One official from the Internet publishing department, Kuo Xiao Wei, admitted the authorities consider the net a mixed blessing.
He said it abounds with pornography and gambling sites, and while it can be a source of good information, it also carries with it the possibility of spreading rumour and misinformation.
"With 56 ethnic minorities, we can't risk one slandering another", he added
So Chinese netizens find themselves surfing in the shadow of the world's most sophisticated censorship machine, which is now more menacing than ever.
There is now an estimated 30,000-strong Internet police force which, with the aid of Western-provided technology, is dedicated to monitoring websites and emails.
On a technical level the five gateways which connect China to the global Internet filter traffic coming into and going out of the country.

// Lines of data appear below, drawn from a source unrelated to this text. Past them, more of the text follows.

**src/rtl/icache_pkg.sv**
```systemverilog
// cache geometry, bus structs and controller state type, compiled before all cache RTL
`default_nettype none

package icache_pkg;

  //////////////////////////////////////////////////
  // geometry
  //////////////////////////////////////////////////

  localparam int unsigned ADDR_WIDTH   = 16;
  localparam int unsigned NUM_WAYS     = 4;
  localparam int unsigned NUM_SETS     = 16;
  localparam int unsigned LINE_WORDS   = 4;
  localparam int unsigned WORD_WIDTH   = 32;
  localparam int unsigned LINE_WIDTH   = LINE_WORDS * WORD_WIDTH;
  localparam int unsigned OFFSET_WIDTH = 2;
  localparam int unsigned INDEX_WIDTH  = 4;
  // two byte bits below the word offset
  localparam int unsigned TAG_WIDTH    = ADDR_WIDTH - INDEX_WIDTH - OFFSET_WIDTH - 2;
  localparam int unsigned WAY_WIDTH    = 2;
  // top address bit selects the uncached region
  localparam int unsigned NC_ADDR_BIT  = 15;
  localparam logic [7:0]  LFSR_SEED    = 8'hA5;

  typedef logic [WORD_WIDTH-1:0]  word_t;
  typedef logic [LINE_WIDTH-1:0]  line_t;
  typedef logic [TAG_WIDTH-1:0]   tag_t;
  typedef logic [INDEX_WIDTH-1:0] index_t;
  typedef logic [WAY_WIDTH-1:0]   way_t;

  //////////////////////////////////////////////////
  // fetch port and decoded address
  //////////////////////////////////////////////////

  typedef struct packed {
    logic                  req;
    logic [ADDR_WIDTH-1:0] addr;
  } fetch_req_t;

  typedef struct packed {
    logic                  valid;
    word_t                 word;
    logic [ADDR_WIDTH-1:0] addr;
  } fetch_rsp_t;

  typedef struct packed {
    tag_t                    tag;
    index_t                  index;
    logic [OFFSET_WIDTH-1:0] offset;
    logic                    nc;
  } line_addr_t;

  //////////////////////////////////////////////////
  // wishbone classic, one line per beat
  //////////////////////////////////////////////////

  typedef struct packed {
    logic                  cyc;
    logic                  stb;
    logic                  we;
    logic [ADDR_WIDTH-1:0] adr;
  } wb_req_t;

  typedef struct packed {
    logic  ack;
    line_t dat;
  } wb_rsp_t;

  typedef enum logic [1:0] {
    FLUSH,
    IDLE,
    LOOKUP,
    REFILL
  } ctrl_state_e;

endpackage

`default_nettype wire

```
**src/rtl/icache_decode.sv**
```systemverilog
// fetch address decode stage, holds the accepted request for the lookup and refill stages
`timescale 1ns/1ns
`default_nettype none

module icache_decode (
  input  logic                   clk_i,
  input  logic                   rst_ni,
  input  icache_pkg::fetch_req_t fetch_req_i,
  input  logic                   fetch_accept_i,
  input  logic                   cache_en_i,
  output icache_pkg::index_t     lookup_idx_o,
  output icache_pkg::line_addr_t dec_o
);

  import icache_pkg::*;

  line_addr_t dec_d;
  line_addr_t dec_q;

  // set index goes straight to the arrays, read at the accept edge
  assign lookup_idx_o = fetch_req_i.addr[OFFSET_WIDTH+2 +: INDEX_WIDTH];

  always_comb begin
    dec_d.tag    = fetch_req_i.addr[ADDR_WIDTH-1 -: TAG_WIDTH];
    dec_d.index  = lookup_idx_o;
    // byte bits are dropped, fetches are word aligned
    dec_d.offset = fetch_req_i.addr[2 +: OFFSET_WIDTH];
    // uncached region, or whole cache turned off
    dec_d.nc     = fetch_req_i.addr[NC_ADDR_BIT] | ~cache_en_i;
  end

  always_ff @(posedge clk_i or negedge rst_ni) begin
    if (!rst_ni) begin
      dec_q <= '0;
    end else if (fetch_accept_i) begin
      dec_q <= dec_d;
    end
  end

  assign dec_o = dec_q;

  //////////////////////////////////////////////////
  // checks
  //////////////////////////////////////////////////

  // word select in the data store relies on a steady offset until the next accept
  offset_hold: assert property (
    @(posedge clk_i) disable iff (!rst_ni)
    !fetch_accept_i |=> $stable(dec_o.offset))
    else $error("decoded offset changed without an accepted fetch");

endmodule

`default_nettype wire

```
**config.mk**
```make
export PLATFORM = sky130hd
export DESIGN_NAME = icache_decode
export DESIGN_NICKNAME = d
export VERILOG_FILES = /design/src/rtl/icache_pkg.sv /design/src/rtl/icache_decode.sv
export SDC_FILE = /design/constraint.sdc
export NUM_CORES = 1
export LEC_CHECK = 0
export ABC_AREA = 1
export BUFFER_PORTS_ARGS = -buffer_cell sky130_fd_sc_hd__buf_2
export CAP_MARGIN = 5
export CORE_MARGIN = 5
export CORE_UTILIZATION = 42
export DETAILED_ROUTE_END_ITERATION = 10
export HOLD_SLACK_MARGIN = 0.02
export PLACE_DENSITY = 0.78
export SLEW_MARGIN = 20
export SYNTH_ARGS = -nofsm -noshare
export SYNTH_HDL_FRONTEND = slang
export SYNTH_SLANG_ARGS = --single-unit
```
**constraint.sdc**
```tcl
create_clock -name clk_i -period 1.64 [get_ports clk_i]
set_input_delay 0.328 -clock clk_i [delete_from_list [all_inputs] [get_ports clk_i]]
set_output_delay 0.328 -clock clk_i [all_outputs]
set_load 0.02 [all_outputs]
```
==> impl_metrics.py, run 1 <==
metrics = {
    "cells_and_area": {
        "nNetsFinal": 125,
        "seqCellArea_um2": 375,
        "instances_no_fill": 118,
        "largest_reg_flops": 15,
        "multi_input_area_um2": 170,
        "area_growth_pct": 31.2,
        "antenna_cells": 0,
        "drive_gt1_frac": 0.398,
        "fillCellCount": 127,
    },
    "synthesis": {
        "synth_compound_area_frac": 0.00832,
        "synth_cell_types": 7,
        "synth_largest_area_cell": "dfrtp_1",
        "synth_most_common_cell": "nand2_1",
        "synth_area_um2": 602,
        "ys_seq_elements": 15,
        "synthTopCellsByArea": "dfrtp_1, nand2_1, buf_4, buf_6, o21ai_0",
        "yosys_warnings": 0,
        "async_reset_ff_frac": 1.00,
        "yosys.area.top_type_share": 0.624,
        "synthMuxAreaShare": 0,
        "synth_top_family_by_area": "simple AND/OR/NAND/NOR gates",
        "yosys.area_share.xor_xnor": 0,
        "synthAdderAreaFrac": 0,
        "synthSimpleGateAreaFrac": 0.274,
        "synth_seq_area_share": 0.624,
        "syn_inst": 68,
        "synth_edf_count": 0,
        "syn_avg_cell_area_um2": 8.85,
        "syn-num-nets": 89,
        "ys.flop_type": "dfrtp_1",
        "synth_common_cells": "nand2_1, dfrtp_1, buf_4",
    },
    "floorplan": {
        "rows": 13,
        "start_util": 0.451,
        "io_pins": 40,
        "dieArea_um2": 2290,
        "die_h_um": 47.9,
        "core_area_um2": 1330,
        "fp.dieW_um": 47.9,
    },
    "place": {
        "portBuffers": 36,
        "hpwl_um": 992,
        "dpl.cell_count": 113,
        "gp_congestion": 0.666,
    },
    "setup_path": {
        "end_kind": "output port",
        "critical_path_depth": 1,
        "crit_slowest_cell": "dfrtp_1",
        "crit_path_max_fanout": 2,
        "worstPathCellList": "buf_2",
        "critical_path_class": "flop to output port",
        "cp_num_buf_inv": 1,
        "ff2ff_path_depth": 2,
        "worstPathRequired_ns": 1.31,
        "max_stage_delay_ns": 0.39,
        "worstReg2RegStart": "dec_o[14]",
        "critPathLaunchType": "flop",
        "path_delay_family": "flip-flops",
        "arrival_ns": 0.83,
        "startpoint": "dec_o[7]",
    },
    "clock_tree": {
        "cts-root-buf": "clkbuf_4",
        "htreeDepth": 1,
        "cts_setup_buffers": 0,
        "insertion_delay_ns": 0.28,
        "cts_tree": "built",
        "clk_pin_slew_ns": 0.09,
        "clk_path_buf_depth": 2,
        "cts_made_buffers": 3,
        "cts_resized": 0,
        "cts_sinks": 15,
    },
    "timing": {
        "min_period_ns": 1.16,
        "fmax_mhz": 862,
        "slew_headroom": 0.776,
        "hold_viol_final": 0,
        "finalSetupViolCount": 0,
        "fin_skew_ns": 0,
        "fin_crit_sh": 0.707,
        "maxSlewViolCount": 0,
        "tns_ns": 0,
        "whs_ns": 0.242,
        "tightest_slew_ns": 0.336,
        "rsz0062_at_grt": "false",
    },
    "routing": {
        "ant_nets": 0,
        "wirelength_um": 1350,
        "firstDrtPassIters": 4,
        "drt_iter0_markers": 11,
        "post_drt_via_cell_ratio": 4.18,
        "vias": 493,
        "drc": 0,
        "drt-wirelength-per-cell_um": 11.4,
    },
    "grt": {
        "track_usage": 0.125,
        "grt_pass1_wl_um": 1950,
        "antenna_found_initial": 0,
        "grt_max_degree": 17,
        "overflow": 0,
        "first_global_vias": 458,
    },
    "min_path": {
        "hold_depth": 3,
        "hp-start": "fetch_req_i[14]",
        "hp-class": "input port to flop",
    },
    "pwr": {
        "switching_power_uw": 236,
        "p_clk_frac": 0.262,
        "comb_power_share": 0.205,
        "powerDensity_nw_per_um2": 994,
        "p_int_uw": 549,
        "p_seq_frac": 0.532,
        "peakVddDrop_uv": 545,
        "swShare": 0.301,
        "p_leak_nw": 0.487,
    },
    "status": {
        "outcome": "completed",
    },
    "run": {
        "drv_cap": 0,
    },
}
==> layout make-up <==
class | instances | share of cell area
clock inverter | 1 | 0.00634
timing repair buffer | 37 | 0.241
clock buffer | 3 | 0.0285
sequential | 15 | 0.475
multi-input combinational | 45 | 0.216
inverter | 2 | 0.00951
tap | 15 | 0.0238
==> cells by family after synthesis <==
family,Yosys count
AND/OR/NAND/NOR,44
flip-flops,15
buffers and inverters,8
AO/OA/AOI/OAI,1
==> cells in the final DEF (no fill, tap or decap) <==
master	synthesis	layout
nand2_1	44	44
buf_2	0	36
dfrtp_1	15	15
clkbuf_4	0	3
inv_2	1	1
inv_1	1	1
o21ai_0	1	1
clkinv_2	0	1
dlygate4sd3_1	0	1
==> final timing paths <==
| kind | end | slack [ns] |
|---|---|---|
| max in group asynchronous | dec_o[12] | 0.90 |
| min in group asynchronous | dec_o[0] | 0.48 |
| max reg2reg | dec_o[14] | 1.01 |
| min | dec_o[13] | 0.24 |
| max | dec_o[7] | 0.48 |
| min reg2reg | dec_o[10] | 0.47 |
==> power groups by stage <==
stage | combinational, mW | sequential (mW) | clock (mW)
after detailed placement | 0.162 | 0.426 | 0
after global placement | 0.158 | 0.424 | 0
final | 0.161 | 0.418 | 0.206
after global routing | 0.177 | 0.421 | 0.229
after floorplan | 0.0540 | 0.468 | 0
after CTS | 0.164 | 0.418 | 0.215
==> timing repair <==
item | CTS | global route
setup endpoints to repair | 0 | 0
endpoints found under the hold margin | 15 | 0
hold buffers | 1 | 0
==> per-layer routing <==
layer | track usage | wire, µm | vias up | part of all wire
met5 | 0 | 0 | - | 0
met4 | 0.0645 | 23 | 0 | 0.017
met3 | 0.0338 | 81 | 2 | 0.060
met2 | 0.211 | 666 | 14 | 0.49
met1 | 0.144 | 575 | 208 | 0.43
li1 | - | - | 269 | -
==> metrics by stage <==
step	instance area [µm²]	total power, mW	worst slack, ns	util
2_1_floorplan	602	0.522	0.850	-
6_report	790	0.785	0.480	0.592
4_1_cts	790	0.797	0.467	0.592
3_3_place_gp	752	0.582	0.592	0.564
3_5_place_dp	752	0.587	0.576	0.564
5_1_grt	790	0.828	0.437	0.592
Power figures use the tool's default switching activity.
==> inputs of run 2 (changes only) <==
--- a/config.mk
+++ b/config.mk
@@ -9,10 +9,10 @@
 export BUFFER_PORTS_ARGS = -buffer_cell sky130_fd_sc_hd__buf_2
 export CAP_MARGIN = 5
 export CORE_MARGIN = 5
-export CORE_UTILIZATION = 42
+export CORE_UTILIZATION = 35
 export DETAILED_ROUTE_END_ITERATION = 10
 export HOLD_SLACK_MARGIN = 0.02
-export PLACE_DENSITY = 0.78
+export PLACE_DENSITY = 0.7
 export SLEW_MARGIN = 20
 export SYNTH_ARGS = -nofsm -noshare
 export SYNTH_HDL_FRONTEND = slang
==> constraint.sdc (replaced) <==
create_clock -name clk_i -period 0.94 [get_ports clk_i]
set_input_delay 0.188 -clock clk_i [delete_from_list [all_inputs] [get_ports clk_i]]
set_output_delay 0.188 -clock clk_i [all_outputs]
set_load 0.02 [all_outputs]
==> impl_metrics.py, run 2 (synthesis gave the netlist of run 1 again) <==
metrics = {
    "routing": {
        "post_drt_via_cell_ratio": 4.36,
        "drc": 0,
        "drt_iter0_markers": 15,
        "drt-wirelength-per-cell_um": 11.6,
        "wirelength_um": 1500,
        "vias": 563,
        "firstDrtPassIters": 4,
        "ant_nets": 0,
    },
    "timing": {
        "min_period_ns": 1.03,
        "fin_skew_ns": 0,
        "tightest_slew_ns": 0.327,
        "fin_crit_sh": 1.09,
        "slew_headroom": 0.782,
        "fmax_mhz": 975,
        "maxSlewViolCount": 0,
        "finalSetupViolCount": 15,
        "finalWorstSetupSlack_ns": -0.0858,
        "whs_ns": 0.101,
        "rsz0062_at_grt": "true",
        "hold_viol_final": 0,
    },
    "cells_and_area": {
        "largest_reg_flops": 15,
        "nNetsFinal": 134,
        "drive_gt1_frac": 0.446,
        "antenna_cells": 0,
        "final_cell_area_um2": 953,
        "area_growth_pct": 58.4,
        "final_cell_mix": "nand2_1, buf_2, dfrtp_1, buf_6, buf_4",
        "final_common_cell": "nand2_1",
        "fillCellCount": 164,
    },
    "clock_tree": {
        "cts-root-buf": "clkbuf_4",
        "htreeDepth": 1,
        "cts_made_buffers": 3,
        "clk_path_buf_depth": 2,
        "cts_sinks": 15,
        "insertion_delay_ns": 0.28,
        "clk_pin_slew_ns": 0.09,
        "cts_tree": "built",
    },
    "floorplan": {
        "die_h_um": 51.5,
        "core_area_um2": 1690,
        "io_pins": 40,
        "start_util": 0.356,
        "fp.dieW_um": 51.5,
        "dieArea_um2": 2650,
        "rows": 15,
    },
    "setup_path": {
        "critPathLaunchType": "flop",
        "max_stage_delay_ns": 0.41,
        "crit_path_max_fanout": 2,
        "worstPathCellList": "buf_6",
        "end_kind": "output port",
        "critical_path_class": "flop to output port",
        "worstReg2RegStart": "dec_o[5]",
        "startpoint": "dec_o[5]",
        "cp_num_buf_inv": 1,
        "arrival_ns": 0.84,
        "crit_slowest_cell": "dfrtp_1",
        "path_delay_family": "flip-flops",
        "worstPathRequired_ns": 0.75,
    },
    "place": {
        "gp_congestion": 0.646,
        "place_area_um2": 762,
        "portBuffers": 36,
        "hpwl_um": 1020,
    },
    "grt": {
        "antenna_found_initial": 0,
        "overflow": 0,
        "track_usage": 0.124,
        "grt_max_degree": 17,
        "grt_pass1_wl_um": 2350,
        "first_global_vias": 522,
    },
    "min_path": {
        "hp-class": "input port to flop",
        "hp-start": "fetch_req_i[14]",
    },
    "pwr": {
        "powerDensity_nw_per_um2": 1570,
        "peakVddDrop_uv": 629,
        "p_leak_nw": 0.559,
        "p_total_mw": 1.50,
    },
    "status": {
        "violations": "negative setup slack",
        "outcome": "finished with violations",
    },
    "run": {
        "drv_cap": 0,
    },
}
[run 2: cell types whose count changed in the layout (fill, tap and decap cells not counted)]
cell   change
buf_6     +15
buf_4      +9
buf_2     -15
[run 2: metal layers]
layer	part of all wire	GRT usage	up-vias	wire length (µm)
met5	0	0	-	0
met4	0.030	0.0917	0	45
met3	0.074	0.0262	5	110
met2	0.49	0.199	25	737
met1	0.40	0.143	246	602
li1	-	-	287	-
[run 2: repair_timing]
| item | in CTS | in global routing |
|---|---|---|
| buffers inserted | 1 | 7 |
| setup endpoints to repair | 15 | 15 |
| resized for setup | 30 | 0 |
| hold buffers | 1 | 0 |
| endpoints found under the hold margin | 15 | 0 |
| gates cloned | 0 | 0 |
[run 2: layout make-up]
type	count	area (µm²)	share of cell area
clock buffer	3	22.5	0.0236
timing repair buffer	46	352	0.369
inverter	2	7.51	0.00787
sequential	15	375	0.394
clock inverter	1	5.00	0.00525
multi-input combinational	45	170	0.178
tap	17	21.3	0.0223
[run 2: path summary, 6_finish.rpt]
| path | to | slack (ns) | cells past startpoint |
|---|---|---|---|
| max | dec_o[5] | -0.09 | 1 |
| min | dec_o[13] | 0.10 | 3 |
| max reg2reg | dec_o[5] | 0.19 | 3 |
| min reg2reg | dec_o[8] | 0.50 | 2 |
| max in group asynchronous | dec_o[12] | 0.37 | 2 |
| min in group asynchronous | dec_o[1] | 0.32 | 2 |
[run 2: stage by stage]
step                      setup slack (ns)   util  setup TNS, ns  cells
after global routing                -0.123  0.564          -1.49    129
final                              -0.0858  0.564         -0.968    129
after floorplan                      0.238      -              0     68
after CTS                          -0.0881  0.533          -1.16    122
after detailed placement             0.118  0.451              0    116
after global placement               0.132  0.451              0    116
[run 2: report_power, final]
| group | internal [mW] | total, mW | switching (mW) |
|---|---|---|---|
| clock | 0.158 | 0.359 | 0.201 |
| combinational | 0.203 | 0.398 | 0.195 |
| sequential | 0.702 | 0.744 | 0.0417 |
==> inputs of run 3 (changes only) <==
--- a/config.mk
+++ b/config.mk
@@ -6,13 +6,15 @@
 export NUM_CORES = 1
 export LEC_CHECK = 0
 export ABC_AREA = 1
-export BUFFER_PORTS_ARGS = -buffer_cell sky130_fd_sc_hd__buf_2
 export CAP_MARGIN = 5
-export CORE_MARGIN = 5
-export CORE_UTILIZATION = 35
+export CORE_AREA = 5 5 42 44
+export CTS_CLUSTER_DIAMETER = 150
 export DETAILED_ROUTE_END_ITERATION = 10
+export DIE_AREA = 0 0 47 49
+export DONT_BUFFER_PORTS = 1
 export HOLD_SLACK_MARGIN = 0.02
-export PLACE_DENSITY = 0.7
+export MAX_ROUTING_LAYER = met4
+export PLACE_DENSITY = 0.6
 export SLEW_MARGIN = 20
 export SYNTH_ARGS = -nofsm -noshare
 export SYNTH_HDL_FRONTEND = slang
==> impl_metrics.py, run 3 (synthesis gave the netlist of run 1 again) <==
metrics = {
    "pwr": {
        "swShare": 0.283,
        "p_seq_frac": 0.632,
        "switching_power_uw": 370,
        "p_int_uw": 936,
        "p_clk_frac": 0.274,
        "powerDensity_nw_per_um2": 1780,
        "peakVddDrop_uv": 1000,
        "comb_power_share": 0.094,
        "p_leak_nw": 0.381,
    },
    "setup_path": {
        "ff2ff_path_depth": 2,
        "regToRegSetupSlack_ns": 0.22,
        "endpoint": "dec_o[7]",
        "critical_path_depth": 0,
        "crit_path_max_fanout": 2,
        "startpoint": "dec_o[7]",
        "critical_path_class": "flop to output port",
        "arrival_ns": 0.74,
        "worst_r2r_endpoint": "dec_o[14]",
        "worstReg2RegStart": "dec_o[14]",
        "critPathLaunchType": "flop",
        "worstPathRequired_ns": 0.75,
        "end_kind": "output port",
    },
    "timing": {
        "min_period_ns": 0.925,
        "finalSetupViolCount": 0,
        "rsz0062_at_grt": "true",
        "maxSlewViolCount": 0,
        "slew_headroom": 0.561,
        "hold_viol_final": 0,
        "fin_skew_ns": 0,
        "tightest_slew_ns": 0.659,
        "fmax_mhz": 1080,
        "fin_crit_sh": 0.984,
    },
    "routing": {
        "drt_iter0_markers": 10,
        "ant_nets": 0,
        "drc": 0,
        "firstDrtPassIters": 4,
        "drt-wirelength-per-cell_um": 14.2,
        "wirelength_um": 1320,
        "vias": 434,
        "post_drt_via_cell_ratio": 4.67,
    },
    "run": {
        "drv_cap": 0,
    },
    "cells_and_area": {
        "final_cell_mix": "nand2_1, dfrtp_2, dlygate4sd3_1, clkbuf_4, dlymetal6s4s_1",
        "final_common_cell": "nand2_1",
        "antenna_cells": 0,
        "area_growth_pct": 21.8,
        "instances_no_fill": 93,
        "nNetsFinal": 99,
        "final_cell_area_um2": 733,
        "largest_reg_flops": 15,
        "drive_gt1_frac": 0.247,
        "final_util": 0.523,
    },
    "grt": {
        "grt_pass1_wl_um": 2150,
        "antenna_found_initial": 0,
        "first_global_vias": 472,
        "track_usage": 0.132,
        "grt_max_degree": 17,
        "overflow": 0,
    },
    "clock_tree": {
        "clk_pin_slew_ns": 0.09,
        "cts-root-buf": "clkbuf_4",
        "insertion_delay_ns": 0.27,
        "clk_path_buf_depth": 2,
        "cts_made_buffers": 3,
        "cts_tree": "built",
        "cts_sinks": 15,
        "htreeDepth": 1,
    },
    "floorplan": {
        "die_h_um": 49,
        "io_pins": 40,
        "dieArea_um2": 2300,
        "rows": 14,
        "fp.dieW_um": 47,
        "core_area_um2": 1400,
        "start_util": 0.429,
    },
    "status": {
        "outcome": "completed",
    },
    "min_path": {
        "hp-class": "input port to async pin",
    },
    "place": {
        "dpl.cell_count": 78,
        "place_area_um2": 573,
        "portBuffers": 0,
        "gp_congestion": 0.602,
        "hpwl_um": 805,
    },
}
==> run 3: layer usage <==
metal | vias to the layer above | GRT usage | wire, µm
met3 | 0 | 0.0517 | 166
met1 | 191 | 0.156 | 513
met5 | - | - | 0
li1 | 215 | - | -
met4 | 0 | 0.0553 | 0
met2 | 28 | 0.195 | 643
==> run 3: cell type report <==
class | instances | area (µm²)
Clock buffer | 4 | 26.3
Fill cell | 129 | 668
Inverter | 2 | 7.51
Multi-Input combinational cell | 45 | 170
Sequential cell | 15 | 394
Tap cell | 16 | 20.0
Timing Repair Buffer | 11 | 115
==> run 3: how the worst min path moves through the flow <==
stage / end / depth (start not counted) / slack, ns
5_1_grt: dec_o[13] / 2 / 0.02
4_1_cts: dec_o[11] / 2 / 0.02
3_5_place_dp: dec_o[12] / 0 / -0.11
6_report: dec_o[12] / 1 / 0.001
3_3_place_gp: dec_o[12] / 0 / -0.11
2_1_floorplan: dec_o[0] / 0 / -0.11
==> run 3: power by group through the flow <==
stage / Sequential, mW / Clock [mW] / Combinational, mW
CTS: 0.824 / 0.374 / 0.118
global route: 0.836 / 0.414 / 0.145
global placement: 0.827 / 0 / 0.0650
finish: 0.826 / 0.358 / 0.123
detailed placement: 0.828 / 0 / 0.0682
floorplan: 0.816 / 0 / 0.0942
==> run 3: what timing repair did <==
action | in CTS | in global routing
setup endpoints to repair | 11 | 37
gates resized for setup | 11 | 6
setup buffers | 0 | 0
hold buffers | 9 | 2
hold endpoints to repair | 25 | 2
==> run 3: metrics by stage <==
stage          worst slack, ns  total power, mW  hold slack (ns)  TNS [ns]
6_report                0.0146             1.31          0.00122         0
5_1_grt                -0.0244             1.40           0.0198    -0.295
4_1_cts                0.00115             1.32           0.0206         0
3_5_place_dp             0.199            0.896           -0.107         0
3_3_place_gp             0.207            0.892           -0.107         0
2_1_floorplan            0.238            0.910           -0.108         0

Keyword blocking technology - much of it provided by western companies - is used to prevent access to offending sites.
Even the country's 110,000 Internet cafés are now highly regulated and state-licensed, and all are equipped with standard surveillance systems.
Increasingly, though, the authorities are relying on individuals to censor themselves or risk harsh and well publicised penalties if they dare to challenge the establishment.
Steve Ballinger, of Amnesty International, says: "Amnesty International is aware of at least 64 cyber dissidents who are imprisoned right now just for peacefully expressing their opinions online, whether it's on an email or a website.
"Some of the offences they're accused of are signing an online petition, sending information to a foreign organisation, or disseminating information about the SARS virus."
Corporate China is also expected to play an active part in this self-censorship, keeping a close eye on content.
One website forum administrator was willing to talk to me, but did not want to be identified. Suffice to say, he is in no doubt what his job entails.
He said: "If you say anything against the government we've got to delete it, no exception, because it's a forum, it's a public place. If the government finds anything against them in the forum, that will jeopardise the company."
Finding a way
In spite of all this, many people here simply refuse to be cowed and they are finding some inventive ways to circumvent the restrictions.
One simple and effective way is to turn to other forms of communication, like texting from mobiles and instant messaging, which have proved successful in distributing information quickly.
Blogging is also proving a hugely popular alternative to websites, for individuals to find self-expression.
Michael Anti has long been campaigning for free speech. His blog is renowned as being one of China's true sources of information.
He believes the cat and mouse game between the government and its people is set to continue.
"The government doesn't know how to control the blog thing. Next year maybe they'll be able to but we'll find other ways of expressing ourselves."
Equipped with the right know-how, some Chinese are already using more sophisticated technologies to beat the authorities at their own game.
Advanced software for example allows users anonymously to redirect their Internet activity through a third-party computer known as a proxy server, which is out of reach of the Chinese authorities.